(Collected data)
------------

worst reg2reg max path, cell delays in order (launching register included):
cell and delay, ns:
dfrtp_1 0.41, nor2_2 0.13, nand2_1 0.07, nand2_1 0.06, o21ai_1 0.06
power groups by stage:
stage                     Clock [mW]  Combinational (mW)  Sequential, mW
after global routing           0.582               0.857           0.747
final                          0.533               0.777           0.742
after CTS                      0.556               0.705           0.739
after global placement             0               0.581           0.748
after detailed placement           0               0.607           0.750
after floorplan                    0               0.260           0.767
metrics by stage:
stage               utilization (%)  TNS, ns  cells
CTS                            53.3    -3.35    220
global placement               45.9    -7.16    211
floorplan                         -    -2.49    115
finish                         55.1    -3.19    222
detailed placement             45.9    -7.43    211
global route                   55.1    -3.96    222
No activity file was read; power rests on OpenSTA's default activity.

------------

Extract each line holding the word "after" from the records.

Response below =>
after global routing           0.582               0.857           0.747
after CTS                      0.556               0.705           0.739
after global placement             0               0.581           0.748
after detailed placement           0               0.607           0.750
after floorplan                    0               0.260           0.767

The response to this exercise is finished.